Logarithmic functions, such as \(f(x) = \log x\), arise frequently in various branches of mathematics, including calculus and complex analysis. Their domain is strictly \(x > 0\) because the logarithm of zero or a negative number is not defined in the real number system.

• This characteristic plays an important role in function compositions like \(f(g(x)) = \log(g(x))\), where we must ensure \(g(x) > 0\).
• For example, if \(g(x) = \sin x\), then the domain of \(f(g(x))\) involves values of \(x\) such that \(0 < \sin x \leq 1\).

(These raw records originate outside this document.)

## src/mem_pkg.sv

```systemverilog
`default_nettype none

package mem_pkg;

  // Access size of a load or store.
  typedef enum logic [1:0] {
    OP_LS_WORD     = 2'd0,
    OP_LS_HALFWORD = 2'd1,
    OP_LS_BYTE     = 2'd2
  } ls_op_t;

  // One operation presented to the data-memory stage.
  typedef struct packed {
    logic        load;
    logic        store;
    ls_op_t      ls_op;
    logic        sext;        // Sign extend sub-word loads.
    logic [31:0] addr;        // AGU address.
    logic [31:0] store_data;
  } mem_req_t;

  // Stage to data RAM.
  typedef struct packed {
    logic        rd;
    logic        wr;
    logic [31:0] addr;
    logic [31:0] wr_data;
    logic [3:0]  wr_be;       // Bit 3 is lane 0, bits 31:24.
  } cache_req_t;

  // Stage to trickbox.
  typedef struct packed {
    logic        read;
    logic        write;
    logic [31:0] addr;
    logic [31:0] data;
  } tb_req_t;

  // Trickbox window is 4 KB.
  localparam int TB_WINDOW_BITS = 12;

  // Register offsets inside the window.
  localparam logic [TB_WINDOW_BITS-1:0] TB_OFS_SCRATCH = 12'h000;
  localparam logic [TB_WINDOW_BITS-1:0] TB_OFS_STORES  = 12'h004;
  localparam logic [TB_WINDOW_BITS-1:0] TB_OFS_CHAR    = 12'h008;

endpackage

`default_nettype wire

```

## src/trickbox.sv

```systemverilog
`timescale 1ns/1ps
`default_nettype none

module trickbox #(
  parameter int                    ADDR_WIDTH = 32,
  parameter logic [ADDR_WIDTH-1:0] TB_BASE    = 32'hFFFF_F000
) (
  input  wire                clock,
  input  wire                reset_n,

  input  mem_pkg::tb_req_t   tb_req,
  output logic               taken,
  output logic [31:0]        rdata,

  output logic [7:0]         char_out,
  output logic               char_valid
);

  localparam int WIN = mem_pkg::TB_WINDOW_BITS;

  logic           hit;
  logic [WIN-1:0] ofs;
  logic           wr_en;
  logic [31:0]    scratch;
  logic [31:0]    store_cnt;
  logic [7:0]     char_q;

  assign hit = (tb_req.addr[ADDR_WIDTH-1:WIN] == TB_BASE[ADDR_WIDTH-1:WIN]);

  // Word offset, byte bits dropped.
  assign ofs = {tb_req.addr[WIN-1:2], 2'b00};

  assign taken = hit && (tb_req.read || tb_req.write);
  assign wr_en = taken && tb_req.write;

  always_comb begin
    case (ofs)
      mem_pkg::TB_OFS_SCRATCH: begin
        rdata = scratch;
      end
      mem_pkg::TB_OFS_STORES: begin
        rdata = store_cnt;
      end
      mem_pkg::TB_OFS_CHAR: begin
        rdata = {24'h0, char_q};
      end
      default: begin
        rdata = 32'h0;
      end
    endcase
  end

  always_ff @(posedge clock or negedge reset_n) begin
    if (!reset_n) begin
      scratch    <= 32'h0;
      store_cnt  <= 32'h0;
      char_q     <= 8'h0;
      char_valid <= 1'b0;
    end else begin
      char_valid <= 1'b0;
      if (wr_en) begin
        store_cnt <= store_cnt + 32'd1; // Any window write, wraps.
        if (ofs == mem_pkg::TB_OFS_SCRATCH) begin
          scratch <= tb_req.data;
        end
        if (ofs == mem_pkg::TB_OFS_CHAR) begin
          char_q     <= tb_req.data[7:0];
          char_valid <= 1'b1;
        end
      end
    end
  end

  assign char_out = char_q;

endmodule

`default_nettype wire

```
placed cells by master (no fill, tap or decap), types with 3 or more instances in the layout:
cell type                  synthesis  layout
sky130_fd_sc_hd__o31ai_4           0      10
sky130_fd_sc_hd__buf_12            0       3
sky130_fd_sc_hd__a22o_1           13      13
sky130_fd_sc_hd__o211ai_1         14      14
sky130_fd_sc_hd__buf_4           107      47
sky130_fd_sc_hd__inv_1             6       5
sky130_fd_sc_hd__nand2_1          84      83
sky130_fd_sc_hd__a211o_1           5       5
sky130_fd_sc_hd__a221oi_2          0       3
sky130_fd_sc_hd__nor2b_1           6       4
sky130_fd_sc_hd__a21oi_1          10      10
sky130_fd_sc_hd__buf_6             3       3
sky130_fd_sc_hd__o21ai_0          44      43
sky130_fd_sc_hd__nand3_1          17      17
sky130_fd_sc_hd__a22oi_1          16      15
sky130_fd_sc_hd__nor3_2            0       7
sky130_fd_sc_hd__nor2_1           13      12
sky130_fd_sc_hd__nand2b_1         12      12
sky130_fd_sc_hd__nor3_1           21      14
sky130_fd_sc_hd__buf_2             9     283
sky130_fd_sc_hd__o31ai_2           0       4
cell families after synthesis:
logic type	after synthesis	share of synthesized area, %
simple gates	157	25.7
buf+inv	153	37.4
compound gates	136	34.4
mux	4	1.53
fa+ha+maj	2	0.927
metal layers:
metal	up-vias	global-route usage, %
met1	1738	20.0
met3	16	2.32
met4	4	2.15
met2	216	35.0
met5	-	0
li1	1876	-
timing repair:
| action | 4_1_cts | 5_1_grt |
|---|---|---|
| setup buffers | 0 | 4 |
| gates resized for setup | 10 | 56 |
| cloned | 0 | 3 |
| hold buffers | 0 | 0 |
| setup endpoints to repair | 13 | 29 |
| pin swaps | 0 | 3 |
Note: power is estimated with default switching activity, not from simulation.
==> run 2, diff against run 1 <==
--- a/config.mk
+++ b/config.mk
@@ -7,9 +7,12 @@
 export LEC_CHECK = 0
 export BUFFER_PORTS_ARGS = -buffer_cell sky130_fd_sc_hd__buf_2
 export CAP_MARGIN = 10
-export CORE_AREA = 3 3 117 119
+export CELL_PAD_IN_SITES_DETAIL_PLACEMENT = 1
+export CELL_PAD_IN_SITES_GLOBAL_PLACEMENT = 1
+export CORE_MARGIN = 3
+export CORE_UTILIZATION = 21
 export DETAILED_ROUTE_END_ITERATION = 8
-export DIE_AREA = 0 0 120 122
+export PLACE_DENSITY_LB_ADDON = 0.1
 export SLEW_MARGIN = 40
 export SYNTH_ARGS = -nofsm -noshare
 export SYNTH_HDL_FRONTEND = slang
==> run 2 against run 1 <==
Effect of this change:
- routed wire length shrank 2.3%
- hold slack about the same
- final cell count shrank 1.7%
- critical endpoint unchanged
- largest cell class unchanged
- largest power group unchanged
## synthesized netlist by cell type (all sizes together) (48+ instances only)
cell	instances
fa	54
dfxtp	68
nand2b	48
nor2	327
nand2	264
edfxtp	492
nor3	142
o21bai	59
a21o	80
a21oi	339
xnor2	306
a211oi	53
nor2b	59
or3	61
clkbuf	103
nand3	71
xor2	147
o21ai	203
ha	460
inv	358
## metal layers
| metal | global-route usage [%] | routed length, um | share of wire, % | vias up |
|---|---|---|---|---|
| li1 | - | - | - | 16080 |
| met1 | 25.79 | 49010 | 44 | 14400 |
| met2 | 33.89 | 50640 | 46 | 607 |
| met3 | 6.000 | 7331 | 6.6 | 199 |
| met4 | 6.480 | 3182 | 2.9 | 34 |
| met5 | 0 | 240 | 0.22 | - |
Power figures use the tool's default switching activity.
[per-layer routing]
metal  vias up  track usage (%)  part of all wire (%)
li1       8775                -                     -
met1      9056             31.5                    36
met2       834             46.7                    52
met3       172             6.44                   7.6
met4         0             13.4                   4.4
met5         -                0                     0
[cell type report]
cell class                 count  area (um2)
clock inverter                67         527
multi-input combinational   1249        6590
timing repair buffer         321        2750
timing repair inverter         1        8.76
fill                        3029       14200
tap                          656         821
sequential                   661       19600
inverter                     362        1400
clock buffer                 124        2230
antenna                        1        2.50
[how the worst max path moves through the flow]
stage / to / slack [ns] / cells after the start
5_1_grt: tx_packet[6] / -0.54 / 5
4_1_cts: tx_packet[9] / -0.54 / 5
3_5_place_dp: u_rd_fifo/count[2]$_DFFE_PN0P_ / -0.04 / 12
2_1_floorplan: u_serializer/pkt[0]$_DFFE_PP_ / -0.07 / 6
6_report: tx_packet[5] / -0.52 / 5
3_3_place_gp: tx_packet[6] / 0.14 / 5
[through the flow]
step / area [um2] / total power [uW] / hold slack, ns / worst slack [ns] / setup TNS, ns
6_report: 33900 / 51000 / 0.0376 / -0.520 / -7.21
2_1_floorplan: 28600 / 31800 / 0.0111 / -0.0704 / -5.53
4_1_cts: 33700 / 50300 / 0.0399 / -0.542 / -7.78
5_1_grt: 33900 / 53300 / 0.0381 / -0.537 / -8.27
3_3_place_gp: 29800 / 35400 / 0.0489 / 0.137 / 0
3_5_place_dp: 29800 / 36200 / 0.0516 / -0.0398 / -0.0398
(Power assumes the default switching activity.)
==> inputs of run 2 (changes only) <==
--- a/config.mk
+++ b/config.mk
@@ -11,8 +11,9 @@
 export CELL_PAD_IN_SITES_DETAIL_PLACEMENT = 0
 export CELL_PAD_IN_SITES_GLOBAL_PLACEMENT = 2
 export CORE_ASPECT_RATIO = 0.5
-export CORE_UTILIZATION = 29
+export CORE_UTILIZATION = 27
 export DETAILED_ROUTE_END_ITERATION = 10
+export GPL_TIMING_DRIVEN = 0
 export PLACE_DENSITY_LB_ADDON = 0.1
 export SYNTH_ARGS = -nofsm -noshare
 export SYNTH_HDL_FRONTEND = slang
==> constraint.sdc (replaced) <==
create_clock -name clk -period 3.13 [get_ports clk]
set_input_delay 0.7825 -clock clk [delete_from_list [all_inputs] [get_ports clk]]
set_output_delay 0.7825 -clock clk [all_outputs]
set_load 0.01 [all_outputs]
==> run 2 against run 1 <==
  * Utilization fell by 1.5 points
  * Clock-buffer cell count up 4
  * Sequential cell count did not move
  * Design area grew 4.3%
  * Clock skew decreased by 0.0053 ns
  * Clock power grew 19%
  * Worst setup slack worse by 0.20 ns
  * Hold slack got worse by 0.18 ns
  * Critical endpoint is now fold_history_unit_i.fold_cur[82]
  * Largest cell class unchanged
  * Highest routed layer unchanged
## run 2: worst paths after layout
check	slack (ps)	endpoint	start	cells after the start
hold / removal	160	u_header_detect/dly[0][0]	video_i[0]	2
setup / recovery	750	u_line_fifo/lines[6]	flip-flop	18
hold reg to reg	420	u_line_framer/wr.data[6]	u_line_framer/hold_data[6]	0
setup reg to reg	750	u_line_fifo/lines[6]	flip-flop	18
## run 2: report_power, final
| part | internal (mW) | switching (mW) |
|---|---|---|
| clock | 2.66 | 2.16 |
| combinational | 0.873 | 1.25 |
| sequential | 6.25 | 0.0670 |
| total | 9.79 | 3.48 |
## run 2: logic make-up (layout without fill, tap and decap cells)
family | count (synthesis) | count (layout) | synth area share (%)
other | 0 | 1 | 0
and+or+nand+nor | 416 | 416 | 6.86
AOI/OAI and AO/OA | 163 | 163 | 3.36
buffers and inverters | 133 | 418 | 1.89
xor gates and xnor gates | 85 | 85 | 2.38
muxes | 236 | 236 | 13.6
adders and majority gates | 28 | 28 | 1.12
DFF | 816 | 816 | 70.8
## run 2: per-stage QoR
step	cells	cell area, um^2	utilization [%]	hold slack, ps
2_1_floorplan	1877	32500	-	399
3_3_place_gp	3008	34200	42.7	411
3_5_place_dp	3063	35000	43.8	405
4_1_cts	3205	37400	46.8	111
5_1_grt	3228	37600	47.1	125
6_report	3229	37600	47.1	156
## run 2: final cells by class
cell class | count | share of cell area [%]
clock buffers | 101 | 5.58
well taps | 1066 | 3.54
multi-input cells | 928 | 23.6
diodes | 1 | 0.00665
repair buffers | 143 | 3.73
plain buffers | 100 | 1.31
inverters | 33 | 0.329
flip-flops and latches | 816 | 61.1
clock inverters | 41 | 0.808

Logarithmic functions are vital in solving exponential equations and understanding these domain restrictions helps avoid undefined or complex outputs.

Trigonometric Function

Trigonometric functions like \(f(x) = \sin x\) or \(g(x) = \cos x\) oscillate between specific ranges. The sine and cosine functions, for instance, range between -1 and 1 and accept all real numbers in their domain.

• For compositions such as \(f(g(x)) = \sin(g(x))\), it is crucial to check the domain of \(g(x)\) first, as it dictates input values for \(f(x)\).
• Some compositions require additional considerations, like avoiding specific values of \(x\) that lead to undefined conditions. For example, \(\cos x\) should never be ±1 if used as a denominator in functions.

Trigonometric identities and periodicity can further affect domain matters, making it necessary to consider their properties when working with compositions.